Collected data entries –

==> src/rtl/bubble_pkg.sv <==
// Shared encodings for the BUBBLE decode/issue slice: formats, opcodes and
// instruction field positions.
package bubble_pkg;

  localparam int XLEN_DEF = 32;
  localparam int NREG_DEF = 32;

  localparam logic [1:0] FMT_R = 2'd0;
  localparam logic [1:0] FMT_I = 2'd1;
  localparam logic [1:0] FMT_J = 2'd2;

  localparam logic [5:0] OP_RTYPE = 6'h00;
  localparam logic [5:0] OP_J     = 6'h02;
  localparam logic [5:0] OP_JAL   = 6'h03;
  localparam logic [5:0] OP_BEQ   = 6'h04;
  localparam logic [5:0] OP_BNE   = 6'h05;
  localparam logic [5:0] OP_SW    = 6'h2B;

  localparam int OP_MSB    = 31;
  localparam int OP_LSB    = 26;
  localparam int RS_MSB    = 25;
  localparam int RS_LSB    = 21;
  localparam int RT_MSB    = 20;
  localparam int RT_LSB    = 16;
  localparam int RD_MSB    = 15;
  localparam int RD_LSB    = 11;
  localparam int IMM_MSB   = 15;
  localparam int FUNCT_MSB = 5;
  localparam int TGT_MSB   = 25;

  localparam logic [4:0] LINK_REG = 5'd31;

endpackage

==> src/rtl/bubble_regfile.sv <==
// Register file: two asynchronous read ports, one synchronous write port,
// r0 reads as zero and ignores writes.
module bubble_regfile
  import bubble_pkg::*;
#(
  parameter int NREG = NREG_DEF,
  parameter int XLEN = XLEN_DEF
) (
  input  logic            clk,
  input  logic            rst,
  input  logic            we,
  input  logic [4:0]      waddr,
  input  logic [XLEN-1:0] wdata,
  input  logic [4:0]      raddr_a,
  input  logic [4:0]      raddr_b,
  output logic [XLEN-1:0] rdata_a,
  output logic [XLEN-1:0] rdata_b
);

  logic [XLEN-1:0] regs [NREG];

  always_ff @(posedge clk or posedge rst) begin
    if (rst) begin
      for (int i = 0; i < NREG; i++) regs[i] <= '0;
    end else if (we && (waddr != 5'd0)) begin
      regs[waddr] <= wdata;
    end
  end

  assign rdata_a = (raddr_a == 5'd0) ? '0 : regs[raddr_a];
  assign rdata_b = (raddr_b == 5'd0) ? '0 : regs[raddr_b];

endmodule

==> src/rtl/decode_issue.sv <==
// Decode-and-issue stage: field split, scoreboard hazard stall, one registered
// issue packet. Optional writeback bypass is enabled by DECODE_WB_BYPASS_EN.
module decode_issue
  import bubble_pkg::*;
#(
  parameter int NREG = NREG_DEF,
  parameter int XLEN = XLEN_DEF
) (
  input  logic            clk,
  input  logic            rst,
  input  logic            in_valid,
  output logic            in_ready,
  input  logic [31:0]     in_instr,
  input  logic [31:0]     in_pc,
  output logic            out_valid,
  input  logic            out_ready,
  output logic [1:0]      out_fmt,
  output logic [XLEN-1:0] out_rs,
  output logic [XLEN-1:0] out_rt,
  output logic [XLEN-1:0] out_imm,
  output logic [5:0]      out_funct,
  output logic [5:0]      out_alu_op,
  output logic [25:0]     out_target,
  output logic [4:0]      out_dest,
  output logic [31:0]     out_pc,
  input  logic            wb_en,
  input  logic [4:0]      wb_addr,
  input  logic [XLEN-1:0] wb_data,
  input  logic            flush
);

  // Handshake: a transfer happens on a rising edge where valid && ready are
  // both high; a held packet (out_valid && !out_ready) does not change.

  logic [5:0]      op;
  logic [4:0]      rs_a, rt_a, rd_a, dest;
  logic [1:0]      fmt;
  logic            use_rs, use_rt, fwd_rs, fwd_rt, hazard, accept;
  logic [XLEN-1:0] rf_rs, rf_rt, rs_val, rt_val;
  logic [NREG-1:0] busy, busy_set, busy_clr, busy_nxt;

  assign op   = in_instr[OP_MSB:OP_LSB];
  assign rs_a = in_instr[RS_MSB:RS_LSB];
  assign rt_a = in_instr[RT_MSB:RT_LSB];
  assign rd_a = in_instr[RD_MSB:RD_LSB];

  always_comb begin
    fmt    = FMT_I;
    dest   = rt_a;
    use_rs = 1'b1;
    use_rt = 1'b0;
    case (op)
      OP_RTYPE: begin fmt = FMT_R; dest = rd_a; use_rt = 1'b1; end
      OP_J:     begin fmt = FMT_J; dest = 5'd0; use_rs = 1'b0; end
      OP_JAL:   begin fmt = FMT_J; dest = LINK_REG; use_rs = 1'b0; end
      OP_BEQ, OP_BNE, OP_SW: begin dest = 5'd0; use_rt = 1'b1; end
      default: ;
    endcase
  end

  bubble_regfile #(.NREG(NREG), .XLEN(XLEN)) u_regfile (
    .clk     (clk),
    .rst     (rst),
    .we      (wb_en),
    .waddr   (wb_addr),
    .wdata   (wb_data),
    .raddr_a (rs_a),
    .raddr_b (rt_a),
    .rdata_a (rf_rs),
    .rdata_b (rf_rt)
  );

`ifdef DECODE_WB_BYPASS_EN
  assign fwd_rs = wb_en && (wb_addr == rs_a) && (rs_a != 5'd0);
  assign fwd_rt = wb_en && (wb_addr == rt_a) && (rt_a != 5'd0);
`else
  assign fwd_rs = 1'b0;
  assign fwd_rt = 1'b0;
`endif

  assign rs_val = fwd_rs ? wb_data : rf_rs;
  assign rt_val = fwd_rt ? wb_data : rf_rt;

  // busy[0] is never set, so r0 sources and dest 0 never stall.
  assign hazard = (use_rs && busy[rs_a] && !fwd_rs) ||
                  (use_rt && busy[rt_a] && !fwd_rt) ||
                  busy[dest];

  assign in_ready = !hazard && !flush && (!out_valid || out_ready);
  assign accept   = in_valid && in_ready;

  // Set is applied after clear so an issue and a writeback to the same
  // register in one cycle leave it busy.
  always_comb begin
    busy_set = '0;
    busy_clr = '0;
    if (wb_en) busy_clr[wb_addr] = 1'b1;
    if (flush && out_valid) busy_clr[out_dest] = 1'b1;
    if (accept) busy_set[dest] = 1'b1;
    busy_nxt    = (busy & ~busy_clr) | busy_set;
    busy_nxt[0] = 1'b0;
  end

  always_ff @(posedge clk or posedge rst) begin
    if (rst) busy <= '0;
    else     busy <= busy_nxt;
  end

  always_ff @(posedge clk or posedge rst) begin
    if (rst) begin
      out_valid  <= 1'b0;
      out_fmt    <= '0;
      out_rs     <= '0;
      out_rt     <= '0;
      out_imm    <= '0;
      out_funct  <= '0;
      out_alu_op <= '0;
      out_target <= '0;
      out_dest   <= '0;
      out_pc     <= '0;
    end else if (accept) begin
      out_valid  <= 1'b1;
      out_fmt    <= fmt;
      out_rs     <= rs_val;
      out_rt     <= rt_val;
      out_imm    <= {{(XLEN-16){in_instr[IMM_MSB]}}, in_instr[IMM_MSB:0]};
      out_funct  <= in_instr[FUNCT_MSB:0];
      out_alu_op <= op;
      out_target <= in_instr[TGT_MSB:0];
      out_dest   <= dest;
      out_pc     <= in_pc;
    end else if (flush || out_ready) begin
      out_valid <= 1'b0;
    end
  end

endmodule

==> config.mk <==
export PLATFORM = sky130hd
export DESIGN_NAME = decode_issue
export DESIGN_NICKNAME = d
export VERILOG_FILES = /design/src/rtl/bubble_pkg.sv /design/src/rtl/bubble_regfile.sv /design/src/rtl/decode_issue.sv
export SDC_FILE = /design/constraint.sdc
export NUM_CORES = 2
export LEC_CHECK = 0
export ABC_AREA = 1
export ABC_CLOCK_PERIOD_IN_PS = 48900
export BUFFER_PORTS_ARGS = -buffer_cell sky130_fd_sc_hd__buf_4
export CAP_MARGIN = 20
export CELL_PAD_IN_SITES_DETAIL_PLACEMENT = 0
export CELL_PAD_IN_SITES_GLOBAL_PLACEMENT = 2
export CORE_AREA = 2 2 385 482
export DETAILED_ROUTE_END_ITERATION = 16
export DIE_AREA = 0 0 387 484
export PLACE_DENSITY_LB_ADDON = 0.2
export SLEW_MARGIN = 20
export SYNTH_ARGS = -nofsm -noshare
export SYNTH_HDL_FRONTEND = slang
export SYNTH_HIERARCHICAL = 1
export SYNTH_SLANG_ARGS = --single-unit
==> constraint.sdc <==
create_clock -name clk -period 48.9 [get_ports clk]
set_clock_uncertainty 0.05 [all_clocks]
set_input_delay 7.335 -clock clk [delete_from_list [all_inputs] [get_ports clk]]
set_output_delay 7.335 -clock clk [all_outputs]
set_load 0.05 [all_outputs]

What is expected – With "writeback" as the string to find, copy every line of the records that holds it.

Solution to the exercise –
// issue packet. Optional writeback bypass is enabled by DECODE_WB_BYPASS_EN.
  // Set is applied after clear so an issue and a writeback to the same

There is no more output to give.